REQUIRED ACTION
Each record beneath this line should be returned exactly as it is.

DATA SUPPLIED

┌──

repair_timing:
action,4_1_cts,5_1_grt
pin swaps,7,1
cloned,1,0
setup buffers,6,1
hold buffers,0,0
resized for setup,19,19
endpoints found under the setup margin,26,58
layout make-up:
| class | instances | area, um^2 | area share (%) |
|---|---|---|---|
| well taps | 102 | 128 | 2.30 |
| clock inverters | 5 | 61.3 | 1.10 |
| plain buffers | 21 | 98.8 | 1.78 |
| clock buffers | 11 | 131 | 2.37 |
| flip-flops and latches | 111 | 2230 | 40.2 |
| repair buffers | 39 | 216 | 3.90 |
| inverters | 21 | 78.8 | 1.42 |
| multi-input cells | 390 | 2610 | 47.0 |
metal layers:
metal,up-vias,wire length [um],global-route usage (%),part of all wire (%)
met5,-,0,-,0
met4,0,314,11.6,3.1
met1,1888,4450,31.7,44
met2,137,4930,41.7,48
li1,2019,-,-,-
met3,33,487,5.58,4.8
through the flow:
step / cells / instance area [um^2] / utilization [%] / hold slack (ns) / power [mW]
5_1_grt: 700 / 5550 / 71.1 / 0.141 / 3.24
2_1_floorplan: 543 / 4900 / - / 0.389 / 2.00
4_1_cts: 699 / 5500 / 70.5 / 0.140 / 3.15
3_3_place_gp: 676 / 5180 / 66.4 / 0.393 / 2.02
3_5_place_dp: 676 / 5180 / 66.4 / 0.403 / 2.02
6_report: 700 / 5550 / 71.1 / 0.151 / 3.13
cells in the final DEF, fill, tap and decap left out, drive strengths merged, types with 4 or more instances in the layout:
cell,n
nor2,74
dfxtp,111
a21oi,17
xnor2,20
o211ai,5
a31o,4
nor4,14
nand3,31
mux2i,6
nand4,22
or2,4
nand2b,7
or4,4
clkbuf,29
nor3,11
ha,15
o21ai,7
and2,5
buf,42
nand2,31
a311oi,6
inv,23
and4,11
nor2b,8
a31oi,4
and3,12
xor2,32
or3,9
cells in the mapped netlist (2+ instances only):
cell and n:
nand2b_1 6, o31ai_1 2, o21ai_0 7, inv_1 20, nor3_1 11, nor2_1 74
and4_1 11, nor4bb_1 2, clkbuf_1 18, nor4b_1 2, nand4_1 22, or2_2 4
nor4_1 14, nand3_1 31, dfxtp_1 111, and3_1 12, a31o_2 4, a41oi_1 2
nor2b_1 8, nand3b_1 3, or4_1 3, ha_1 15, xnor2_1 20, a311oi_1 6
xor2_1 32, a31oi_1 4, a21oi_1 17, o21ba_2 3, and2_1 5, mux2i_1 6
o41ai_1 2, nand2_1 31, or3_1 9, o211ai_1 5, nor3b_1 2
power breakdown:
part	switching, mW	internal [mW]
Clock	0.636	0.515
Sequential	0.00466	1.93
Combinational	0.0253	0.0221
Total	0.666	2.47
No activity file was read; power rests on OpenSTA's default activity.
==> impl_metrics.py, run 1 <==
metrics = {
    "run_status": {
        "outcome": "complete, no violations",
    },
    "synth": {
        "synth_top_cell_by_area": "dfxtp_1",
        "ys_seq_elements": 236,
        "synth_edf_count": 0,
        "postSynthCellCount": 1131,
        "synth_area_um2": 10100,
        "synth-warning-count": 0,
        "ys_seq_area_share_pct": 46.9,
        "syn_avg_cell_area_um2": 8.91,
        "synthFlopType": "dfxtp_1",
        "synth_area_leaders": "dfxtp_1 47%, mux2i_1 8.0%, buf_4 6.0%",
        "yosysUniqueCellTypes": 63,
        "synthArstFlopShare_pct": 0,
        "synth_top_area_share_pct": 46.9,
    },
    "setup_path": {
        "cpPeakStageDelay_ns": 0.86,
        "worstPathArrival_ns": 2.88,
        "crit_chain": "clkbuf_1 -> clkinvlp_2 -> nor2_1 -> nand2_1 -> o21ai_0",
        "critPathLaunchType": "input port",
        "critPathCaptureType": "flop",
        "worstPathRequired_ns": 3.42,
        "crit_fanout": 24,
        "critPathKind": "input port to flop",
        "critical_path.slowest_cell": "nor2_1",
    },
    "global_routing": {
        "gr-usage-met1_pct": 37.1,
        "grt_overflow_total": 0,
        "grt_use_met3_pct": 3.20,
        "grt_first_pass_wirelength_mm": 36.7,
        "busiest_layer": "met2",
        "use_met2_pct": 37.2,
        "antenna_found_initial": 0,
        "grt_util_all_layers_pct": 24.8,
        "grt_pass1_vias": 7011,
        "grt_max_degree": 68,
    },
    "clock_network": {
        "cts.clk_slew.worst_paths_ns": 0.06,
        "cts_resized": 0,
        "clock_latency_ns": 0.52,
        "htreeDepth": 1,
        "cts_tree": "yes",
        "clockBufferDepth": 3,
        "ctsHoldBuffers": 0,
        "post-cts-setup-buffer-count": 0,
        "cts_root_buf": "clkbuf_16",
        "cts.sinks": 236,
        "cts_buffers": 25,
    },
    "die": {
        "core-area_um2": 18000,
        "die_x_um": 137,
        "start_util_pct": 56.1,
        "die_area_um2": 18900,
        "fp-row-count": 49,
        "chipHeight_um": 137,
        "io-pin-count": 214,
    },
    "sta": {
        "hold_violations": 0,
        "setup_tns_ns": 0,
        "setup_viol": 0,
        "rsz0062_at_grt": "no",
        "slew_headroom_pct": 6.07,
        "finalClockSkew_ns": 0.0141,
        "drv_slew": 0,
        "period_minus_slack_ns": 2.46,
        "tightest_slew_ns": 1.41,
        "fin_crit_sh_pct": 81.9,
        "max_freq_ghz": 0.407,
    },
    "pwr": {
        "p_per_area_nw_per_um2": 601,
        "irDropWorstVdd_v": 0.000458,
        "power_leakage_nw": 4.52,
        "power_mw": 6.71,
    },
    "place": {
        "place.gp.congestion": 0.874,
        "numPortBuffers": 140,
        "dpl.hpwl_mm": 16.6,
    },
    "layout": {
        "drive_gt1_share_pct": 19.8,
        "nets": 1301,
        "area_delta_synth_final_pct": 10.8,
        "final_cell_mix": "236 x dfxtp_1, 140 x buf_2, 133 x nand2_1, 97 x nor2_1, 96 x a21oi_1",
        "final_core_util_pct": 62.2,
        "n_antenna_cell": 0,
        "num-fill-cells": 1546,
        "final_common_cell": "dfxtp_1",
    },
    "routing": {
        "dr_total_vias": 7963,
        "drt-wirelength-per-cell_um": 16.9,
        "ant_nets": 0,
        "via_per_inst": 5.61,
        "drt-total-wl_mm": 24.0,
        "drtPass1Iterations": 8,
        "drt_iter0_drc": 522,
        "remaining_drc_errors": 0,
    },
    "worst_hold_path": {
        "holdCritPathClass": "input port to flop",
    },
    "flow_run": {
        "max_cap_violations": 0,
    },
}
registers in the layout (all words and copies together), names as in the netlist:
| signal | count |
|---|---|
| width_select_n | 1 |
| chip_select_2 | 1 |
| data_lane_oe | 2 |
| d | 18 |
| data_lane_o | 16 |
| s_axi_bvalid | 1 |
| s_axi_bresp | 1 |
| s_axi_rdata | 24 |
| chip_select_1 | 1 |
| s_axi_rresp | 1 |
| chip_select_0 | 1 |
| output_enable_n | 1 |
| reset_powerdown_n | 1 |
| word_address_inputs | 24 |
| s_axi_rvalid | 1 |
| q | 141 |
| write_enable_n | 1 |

└──

EXERCISE SOLUTION
repair_timing:
action,4_1_cts,5_1_grt
pin swaps,7,1
cloned,1,0
setup buffers,6,1
hold buffers,0,0
resized for setup,19,19
endpoints found under the setup margin,26,58
layout make-up:
| class | instances | area, um^2 | area share (%) |
|---|---|---|---|
| well taps | 102 | 128 | 2.30 |
| clock inverters | 5 | 61.3 | 1.10 |
| plain buffers | 21 | 98.8 | 1.78 |
| clock buffers | 11 | 131 | 2.37 |
| flip-flops and latches | 111 | 2230 | 40.2 |
| repair buffers | 39 | 216 | 3.90 |
| inverters | 21 | 78.8 | 1.42 |
| multi-input cells | 390 | 2610 | 47.0 |
metal layers:
metal,up-vias,wire length [um],global-route usage (%),part of all wire (%)
met5,-,0,-,0
met4,0,314,11.6,3.1
met1,1888,4450,31.7,44
met2,137,4930,41.7,48
li1,2019,-,-,-
met3,33,487,5.58,4.8
through the flow:
step / cells / instance area [um^2] / utilization [%] / hold slack (ns) / power [mW]
5_1_grt: 700 / 5550 / 71.1 / 0.141 / 3.24
2_1_floorplan: 543 / 4900 / - / 0.389 / 2.00
4_1_cts: 699 / 5500 / 70.5 / 0.140 / 3.15
3_3_place_gp: 676 / 5180 / 66.4 / 0.393 / 2.02
3_5_place_dp: 676 / 5180 / 66.4 / 0.403 / 2.02
6_report: 700 / 5550 / 71.1 / 0.151 / 3.13
cells in the final DEF, fill, tap and decap left out, drive strengths merged, types with 4 or more instances in the layout:
cell,n
nor2,74
dfxtp,111
a21oi,17
xnor2,20
o211ai,5
a31o,4
nor4,14
nand3,31
mux2i,6
nand4,22
or2,4
nand2b,7
or4,4
clkbuf,29
nor3,11
ha,15
o21ai,7
and2,5
buf,42
nand2,31
a311oi,6
inv,23
and4,11
nor2b,8
a31oi,4
and3,12
xor2,32
or3,9
cells in the mapped netlist (2+ instances only):
cell and n:
nand2b_1 6, o31ai_1 2, o21ai_0 7, inv_1 20, nor3_1 11, nor2_1 74
and4_1 11, nor4bb_1 2, clkbuf_1 18, nor4b_1 2, nand4_1 22, or2_2 4
nor4_1 14, nand3_1 31, dfxtp_1 111, and3_1 12, a31o_2 4, a41oi_1 2
nor2b_1 8, nand3b_1 3, or4_1 3, ha_1 15, xnor2_1 20, a311oi_1 6
xor2_1 32, a31oi_1 4, a21oi_1 17, o21ba_2 3, and2_1 5, mux2i_1 6
o41ai_1 2, nand2_1 31, or3_1 9, o211ai_1 5, nor3b_1 2
power breakdown:
part	switching, mW	internal [mW]
Clock	0.636	0.515
Sequential	0.00466	1.93
Combinational	0.0253	0.0221
Total	0.666	2.47
No activity file was read; power rests on OpenSTA's default activity.
==> impl_metrics.py, run 1 <==
metrics = {
    "run_status": {
        "outcome": "complete, no violations",
    },
    "synth": {
        "synth_top_cell_by_area": "dfxtp_1",
        "ys_seq_elements": 236,
        "synth_edf_count": 0,
        "postSynthCellCount": 1131,
        "synth_area_um2": 10100,
        "synth-warning-count": 0,
        "ys_seq_area_share_pct": 46.9,
        "syn_avg_cell_area_um2": 8.91,
        "synthFlopType": "dfxtp_1",
        "synth_area_leaders": "dfxtp_1 47%, mux2i_1 8.0%, buf_4 6.0%",
        "yosysUniqueCellTypes": 63,
        "synthArstFlopShare_pct": 0,
        "synth_top_area_share_pct": 46.9,
    },
    "setup_path": {
        "cpPeakStageDelay_ns": 0.86,
        "worstPathArrival_ns": 2.88,
        "crit_chain": "clkbuf_1 -> clkinvlp_2 -> nor2_1 -> nand2_1 -> o21ai_0",
        "critPathLaunchType": "input port",
        "critPathCaptureType": "flop",
        "worstPathRequired_ns": 3.42,
        "crit_fanout": 24,
        "critPathKind": "input port to flop",
        "critical_path.slowest_cell": "nor2_1",
    },
    "global_routing": {
        "gr-usage-met1_pct": 37.1,
        "grt_overflow_total": 0,
        "grt_use_met3_pct": 3.20,
        "grt_first_pass_wirelength_mm": 36.7,
        "busiest_layer": "met2",
        "use_met2_pct": 37.2,
        "antenna_found_initial": 0,
        "grt_util_all_layers_pct": 24.8,
        "grt_pass1_vias": 7011,
        "grt_max_degree": 68,
    },
    "clock_network": {
        "cts.clk_slew.worst_paths_ns": 0.06,
        "cts_resized": 0,
        "clock_latency_ns": 0.52,
        "htreeDepth": 1,
        "cts_tree": "yes",
        "clockBufferDepth": 3,
        "ctsHoldBuffers": 0,
        "post-cts-setup-buffer-count": 0,
        "cts_root_buf": "clkbuf_16",
        "cts.sinks": 236,
        "cts_buffers": 25,
    },
    "die": {
        "core-area_um2": 18000,
        "die_x_um": 137,
        "start_util_pct": 56.1,
        "die_area_um2": 18900,
        "fp-row-count": 49,
        "chipHeight_um": 137,
        "io-pin-count": 214,
    },
    "sta": {
        "hold_violations": 0,
        "setup_tns_ns": 0,
        "setup_viol": 0,
        "rsz0062_at_grt": "no",
        "slew_headroom_pct": 6.07,
        "finalClockSkew_ns": 0.0141,
        "drv_slew": 0,
        "period_minus_slack_ns": 2.46,
        "tightest_slew_ns": 1.41,
        "fin_crit_sh_pct": 81.9,
        "max_freq_ghz": 0.407,
    },
    "pwr": {
        "p_per_area_nw_per_um2": 601,
        "irDropWorstVdd_v": 0.000458,
        "power_leakage_nw": 4.52,
        "power_mw": 6.71,
    },
    "place": {
        "place.gp.congestion": 0.874,
        "numPortBuffers": 140,
        "dpl.hpwl_mm": 16.6,
    },
    "layout": {
        "drive_gt1_share_pct": 19.8,
        "nets": 1301,
        "area_delta_synth_final_pct": 10.8,
        "final_cell_mix": "236 x dfxtp_1, 140 x buf_2, 133 x nand2_1, 97 x nor2_1, 96 x a21oi_1",
        "final_core_util_pct": 62.2,
        "n_antenna_cell": 0,
        "num-fill-cells": 1546,
        "final_common_cell": "dfxtp_1",
    },
    "routing": {
        "dr_total_vias": 7963,
        "drt-wirelength-per-cell_um": 16.9,
        "ant_nets": 0,
        "via_per_inst": 5.61,
        "drt-total-wl_mm": 24.0,
        "drtPass1Iterations": 8,
        "drt_iter0_drc": 522,
        "remaining_drc_errors": 0,
    },
    "worst_hold_path": {
        "holdCritPathClass": "input port to flop",
    },
    "flow_run": {
        "max_cap_violations": 0,
    },
}
registers in the layout (all words and copies together), names as in the netlist:
| signal | count |
|---|---|
| width_select_n | 1 |
| chip_select_2 | 1 |
| data_lane_oe | 2 |
| d | 18 |
| data_lane_o | 16 |
| s_axi_bvalid | 1 |
| s_axi_bresp | 1 |
| s_axi_rdata | 24 |
| chip_select_1 | 1 |
| s_axi_rresp | 1 |
| chip_select_0 | 1 |
| output_enable_n | 1 |
| reset_powerdown_n | 1 |
| word_address_inputs | 24 |
| s_axi_rvalid | 1 |
| q | 141 |
| write_enable_n | 1 |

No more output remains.